Picking vs. Guessing Secrets: A Game-Theoretic Analysis (Technical Report)
This work addresses the fundamental trade-off between usability and security in secret selection, which is critical for applications like authentication and cryptography, though it is incremental in applying game theory to this domain.
The paper tackles the problem of optimally choosing secrets (e.g., passwords or cryptographic keys) by balancing usability and security against strategic adversaries, using a game-theoretic framework. It finds that optimal strategies depend on adversary types: for capped-guess adversaries, uniform randomization over a subset is optimal, while for cost-based adversaries, Nash Equilibria may fail, highlighting the need for credible commitments.

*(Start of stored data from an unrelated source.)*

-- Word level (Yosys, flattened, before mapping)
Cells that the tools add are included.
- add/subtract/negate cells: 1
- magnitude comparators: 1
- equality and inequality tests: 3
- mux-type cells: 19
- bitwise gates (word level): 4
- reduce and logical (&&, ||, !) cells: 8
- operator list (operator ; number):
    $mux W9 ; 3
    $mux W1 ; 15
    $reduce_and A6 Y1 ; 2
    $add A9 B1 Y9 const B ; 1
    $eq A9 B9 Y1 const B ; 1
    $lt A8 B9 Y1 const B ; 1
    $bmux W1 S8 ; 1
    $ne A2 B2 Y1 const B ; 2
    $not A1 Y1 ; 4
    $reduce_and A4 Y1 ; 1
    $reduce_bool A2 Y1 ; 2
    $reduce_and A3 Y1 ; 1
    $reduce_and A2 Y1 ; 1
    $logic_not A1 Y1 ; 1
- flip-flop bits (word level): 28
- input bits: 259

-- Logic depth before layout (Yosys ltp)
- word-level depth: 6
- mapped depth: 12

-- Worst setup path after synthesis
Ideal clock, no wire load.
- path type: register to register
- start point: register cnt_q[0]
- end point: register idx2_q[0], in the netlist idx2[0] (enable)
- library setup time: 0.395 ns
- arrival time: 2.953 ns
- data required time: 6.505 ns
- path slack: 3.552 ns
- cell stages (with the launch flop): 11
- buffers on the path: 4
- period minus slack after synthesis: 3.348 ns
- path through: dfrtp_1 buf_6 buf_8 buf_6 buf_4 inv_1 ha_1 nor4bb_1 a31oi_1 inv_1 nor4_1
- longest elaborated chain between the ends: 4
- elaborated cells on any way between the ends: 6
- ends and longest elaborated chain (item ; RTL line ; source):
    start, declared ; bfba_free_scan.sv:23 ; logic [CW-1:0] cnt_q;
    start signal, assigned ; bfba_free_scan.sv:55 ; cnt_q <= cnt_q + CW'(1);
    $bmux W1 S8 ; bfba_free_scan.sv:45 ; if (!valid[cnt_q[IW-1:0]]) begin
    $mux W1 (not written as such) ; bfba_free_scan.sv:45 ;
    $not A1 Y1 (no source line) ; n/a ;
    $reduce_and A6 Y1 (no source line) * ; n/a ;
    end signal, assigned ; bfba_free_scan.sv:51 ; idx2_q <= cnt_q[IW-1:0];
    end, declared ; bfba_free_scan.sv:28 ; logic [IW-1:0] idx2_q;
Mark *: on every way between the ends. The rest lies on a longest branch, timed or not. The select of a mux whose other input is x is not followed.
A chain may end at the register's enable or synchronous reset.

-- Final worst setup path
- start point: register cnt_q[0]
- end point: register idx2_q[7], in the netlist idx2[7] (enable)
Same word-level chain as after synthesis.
[config.mk]
export PLATFORM = sky130hd
export DESIGN_NAME = x86_subset_instruction_decoder
export DESIGN_NICKNAME = d
export VERILOG_FILES = /design/src/sv/x86d_pkg.sv /design/src/sv/x86d_decode.sv /design/src/sv/x86_subset_instruction_decoder.sv
export VERILOG_INCLUDE_DIRS = /design/src /design/src/sv
export SDC_FILE = /design/constraint.sdc
export NUM_CORES = 1
export LEC_CHECK = 0
export ABC_AREA = 1
export BUFFER_PORTS_ARGS = -buffer_cell sky130_fd_sc_hd__buf_2
export CAP_MARGIN = 0
export CELL_PAD_IN_SITES_DETAIL_PLACEMENT = 0
export CELL_PAD_IN_SITES_GLOBAL_PLACEMENT = 2
export CORE_MARGIN = 2
export CORE_UTILIZATION = 38
export CTS_CLUSTER_DIAMETER = 50
export CTS_CLUSTER_SIZE = 16
export DETAILED_ROUTE_END_ITERATION = 10
export PLACE_DENSITY_LB_ADDON = 0.15
export SYNTH_ARGS = -nofsm -noshare
export SYNTH_HDL_FRONTEND = slang
export SYNTH_SLANG_ARGS = --single-unit
[constraint.sdc]
create_clock -name clk -period 11.28 [get_ports clk]
set_clock_uncertainty 0.1 [all_clocks]
set_input_delay 1.128 -clock clk [delete_from_list [all_inputs] [get_ports clk]]
set_output_delay 1.128 -clock clk [all_outputs]
set_load 0.05 [all_outputs]
**src/hw/rtl/crsrd_pkg.sv**
```systemverilog
// ----------------------------------------------------------------------------
// crsrd_pkg
// Shared widths, types and helpers of the current reference soft ramp-down.
// ----------------------------------------------------------------------------
package crsrd_pkg;

	localparam int CUR_W      = 16;
	localparam int ANGLE_W    = 16;
	localparam int TICK_W     = 16;
	localparam int DIV_CNT_W  = $clog2(CUR_W);
	localparam logic [TICK_W-1:0] RAMP_TICKS_RST = TICK_W'(1000);

	typedef logic signed [CUR_W-1:0] cur_t;
	typedef logic [CUR_W-1:0]        mag_t;

	typedef enum logic [1:0] {
		ST_IDLE,
		ST_DIV_D,
		ST_DIV_Q
	} state_t;

	// Magnitude of a current; the most negative code maps to its true size.
	function automatic mag_t abs_cur(input cur_t x);
		mag_t r;
		r = x[CUR_W-1] ? mag_t'(-x) : mag_t'(x);
		return r;
	endfunction

	// Move a current one step toward zero, snapping when within one step.
	function automatic cur_t approach_zero(input cur_t cur, input mag_t step);
		mag_t a;
		cur_t r;
		a = abs_cur(cur);
		if (a <= step) begin
			r = '0;
		end else if (cur[CUR_W-1]) begin
			r = cur_t'(cur + cur_t'(step));
		end else begin
			r = cur_t'(cur - cur_t'(step));
		end
		return r;
	endfunction

endpackage

```
**src/hw/rtl/current_reference_soft_ramp_down_top.sv**
```systemverilog
// ----------------------------------------------------------------------------
// current_reference_soft_ramp_down_top
// Soft ramp-down of the d/q current references, one word per control tick.
// ----------------------------------------------------------------------------
// Usage:
//   Input channel (in_valid/in_stall) carries one tick: start_request,
//   id_ref_in, iq_ref_in, angle_in. Output channel (out_valid/out_stall)
//   returns one word per tick: id_ref_out, iq_ref_out, angle_out.
//   The ramp_ticks register is written on cfg_valid/cfg_ready/cfg_data;
//   cfg_ready is high only while no step computation runs.
// Output: the result is offered in the cycle after the input word is taken.
// Pacing: a ramp tick (start_request high) leaves the input free for the next
//   word. A pass-through tick computes both per-tick steps on one shared
//   bit-serial divider, d axis then q axis, and no new word is taken until
//   both steps are done.
// Reset: held currents, angle and steps clear to zero, ramp_ticks to 1000.
// Stall: while out_stall holds a pending result, the result stays put and
//   no new input word is taken.
// ----------------------------------------------------------------------------
module current_reference_soft_ramp_down_top import crsrd_pkg::*; (
	input  logic                clk,
	input  logic                arst_n,
	input  logic                cfg_valid,
	output logic                cfg_ready,
	input  logic [TICK_W-1:0]   cfg_data,
	input  logic                in_valid,
	output logic                in_stall,
	input  logic                start_request,
	input  cur_t                id_ref_in,
	input  cur_t                iq_ref_in,
	input  logic [ANGLE_W-1:0]  angle_in,
	output logic                out_valid,
	input  logic                out_stall,
	output cur_t                id_ref_out,
	output cur_t                iq_ref_out,
	output logic [ANGLE_W-1:0]  angle_out
);

	state_t             state_q, state_d;
	logic [TICK_W-1:0]  ramp_ticks_q;
	cur_t               id_hold_q, iq_hold_q;
	logic [ANGLE_W-1:0] angle_hold_q;
	mag_t               d_step_q, q_step_q;
	logic               out_valid_q;

	logic               in_acc;
	logic               div_start;
	mag_t               div_dividend;
	logic [TICK_W-1:0]  div_divisor;
	logic               div_done;
	mag_t               div_quo;
	mag_t               step_fixed;

	assign in_acc      = in_valid && !in_stall;
	assign div_divisor = (ramp_ticks_q == '0) ? TICK_W'(1) : ramp_ticks_q;

	always_comb begin
		state_d      = state_q;
		div_start    = 1'b0;
		div_dividend = abs_cur(id_ref_in);
		unique case (state_q)
			ST_IDLE: begin
				if (in_acc && !start_request) begin
					div_start = 1'b1;
					state_d   = ST_DIV_D;
				end
			end
			ST_DIV_D: begin
				div_dividend = abs_cur(iq_hold_q);
				if (div_done) begin
					div_start = 1'b1;
					state_d   = ST_DIV_Q;
				end
			end
			ST_DIV_Q: begin
				div_dividend = abs_cur(iq_hold_q);
				if (div_done) begin
					state_d = ST_IDLE;
				end
			end
			default: state_d = ST_IDLE;
		endcase
	end

	always_ff @(posedge clk or negedge arst_n) begin
		if (!arst_n) begin
			state_q <= ST_IDLE;
		end else begin
			state_q <= state_d;
		end
	end

	// a truncated-to-zero step on a nonzero current becomes one LSB
	always_comb begin
		step_fixed = div_quo;
		if (div_quo == '0) begin
			if ((state_q == ST_DIV_D && id_hold_q != '0) ||
			    (state_q == ST_DIV_Q && iq_hold_q != '0)) begin
				step_fixed = mag_t'(1);
			end
		end
	end

	always_ff @(posedge clk or negedge arst_n) begin
		if (!arst_n) begin
			ramp_ticks_q <= RAMP_TICKS_RST;
			id_hold_q    <= '0;
			iq_hold_q    <= '0;
			angle_hold_q <= '0;
			d_step_q     <= '0;
			q_step_q     <= '0;
			out_valid_q  <= 1'b0;
		end else begin
			if (cfg_valid && cfg_ready) begin
				ramp_ticks_q <= cfg_data;
			end
			if (in_acc) begin
				out_valid_q <= 1'b1;
			end else if (!out_stall) begin
				out_valid_q <= 1'b0;
			end
			if (in_acc) begin
				if (start_request) begin
					// bring Iq down first, then Id
					if (iq_hold_q != '0) begin
						iq_hold_q <= approach_zero(iq_hold_q, q_step_q);
					end else begin
						id_hold_q <= approach_zero(id_hold_q, d_step_q);
					end
				end else begin
					id_hold_q    <= id_ref_in;
					iq_hold_q    <= iq_ref_in;
					angle_hold_q <= angle_in;
				end
			end
			if (div_done && state_q == ST_DIV_D) begin
				d_step_q <= step_fixed;
			end
			if (div_done && state_q == ST_DIV_Q) begin
				q_step_q <= step_fixed;
			end
		end
	end

	crsrd_div u_div (
		.clk      (clk),
		.arst_n   (arst_n),
		.start    (div_start),
		.dividend (div_dividend),
		.divisor  (div_divisor),
		.done     (div_done),
		.quotient (div_quo)
	);

	assign in_stall   = (state_q != ST_IDLE) || (out_valid_q && out_stall);
	assign cfg_ready  = state_q == ST_IDLE;
	assign out_valid  = out_valid_q;
	assign id_ref_out = id_hold_q;
	assign iq_ref_out = iq_hold_q;
	assign angle_out  = angle_hold_q;

endmodule

```
**src/hw/rtl/crsrd_div.sv**
```systemverilog
// ----------------------------------------------------------------------------
// crsrd_div
// Bit-serial restoring divider: one quotient bit per cycle, shifted into the
// register that starts out holding the dividend.
// ----------------------------------------------------------------------------
module crsrd_div import crsrd_pkg::*; (
	input  logic              clk,
	input  logic              arst_n,
	input  logic              start,
	input  mag_t              dividend,
	input  logic [TICK_W-1:0] divisor,
	output logic              done,
	output mag_t              quotient
);

	logic                 run_q;
	logic                 done_q;
	logic [DIV_CNT_W-1:0] cnt_q;
	logic [TICK_W-1:0]    rem_q;
	logic [TICK_W-1:0]    dvs_q;
	mag_t                 quo_q;

	logic [TICK_W:0] trial;
	logic [TICK_W:0] diff;
	logic            fits;
	logic            last;

	always_comb begin
		trial = {rem_q, quo_q[CUR_W-1]};
		diff  = trial - {1'b0, dvs_q};
		fits  = trial >= {1'b0, dvs_q};
		last  = cnt_q == DIV_CNT_W'(CUR_W - 1);
	end

	always_ff @(posedge clk or negedge arst_n) begin
		if (!arst_n) begin
			run_q  <= 1'b0;
			done_q <= 1'b0;
			cnt_q  <= '0;
		end else begin
			done_q <= run_q && last;
			if (start) begin
				run_q <= 1'b1;
				cnt_q <= '0;
			end else if (run_q) begin
				cnt_q <= cnt_q + DIV_CNT_W'(1);
				if (last) begin
					run_q <= 1'b0;
				end
			end
		end
	end

	always_ff @(posedge clk) begin
		if (start) begin
			rem_q <= '0;
			quo_q <= dividend;
			dvs_q <= divisor;
		end else if (run_q) begin
			// restore by keeping the trial when the divisor does not fit
			rem_q <= fits ? diff[TICK_W-1:0] : trial[TICK_W-1:0];
			quo_q <= {quo_q[CUR_W-2:0], fits};
		end
	end

	assign done     = done_q;
	assign quotient = quo_q;

endmodule

```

Choosing a hard-to-guess secret is a prerequisite in many security applications. Whether it is a password for user authentication or a secret key for a cryptographic primitive, picking it requires the user to trade-off usability costs with resistance against an adversary: a simple password is easier to remember but is also easier to guess; likewise, a shorter cryptographic key may require fewer computational and storage resources but it is also easier to attack. A fundamental question is how one can optimally resolve this trade-off. A big challenge is the fact that an adversary can also utilize the knowledge of such usability vs. security trade-offs to strengthen its attack. In this paper, we propose a game-theoretic framework for analyzing the optimal trade-offs in the face of strategic adversaries. We consider two types of adversaries: those limited in their number of tries, and those that are ruled by the cost of making individual guesses. For each type, we derive the mutually-optimal decisions as Nash Equilibria, the strategically pessimistic decisions as maximin, and optimal commitments as Strong Stackelberg Equilibria of the game. We establish that when the adversaries are faced with a capped number of guesses, the user's optimal trade-off is a uniform randomization over a subset of the secret domain. On the other hand, when the attacker strategy is ruled by the cost of making individual guesses, Nash Equilibria may completely fail to provide the user with any level of security, signifying the crucial role of credible commitment for such cases. We illustrate our results using numerical examples based on real-world samples and discuss some policy implications of our work.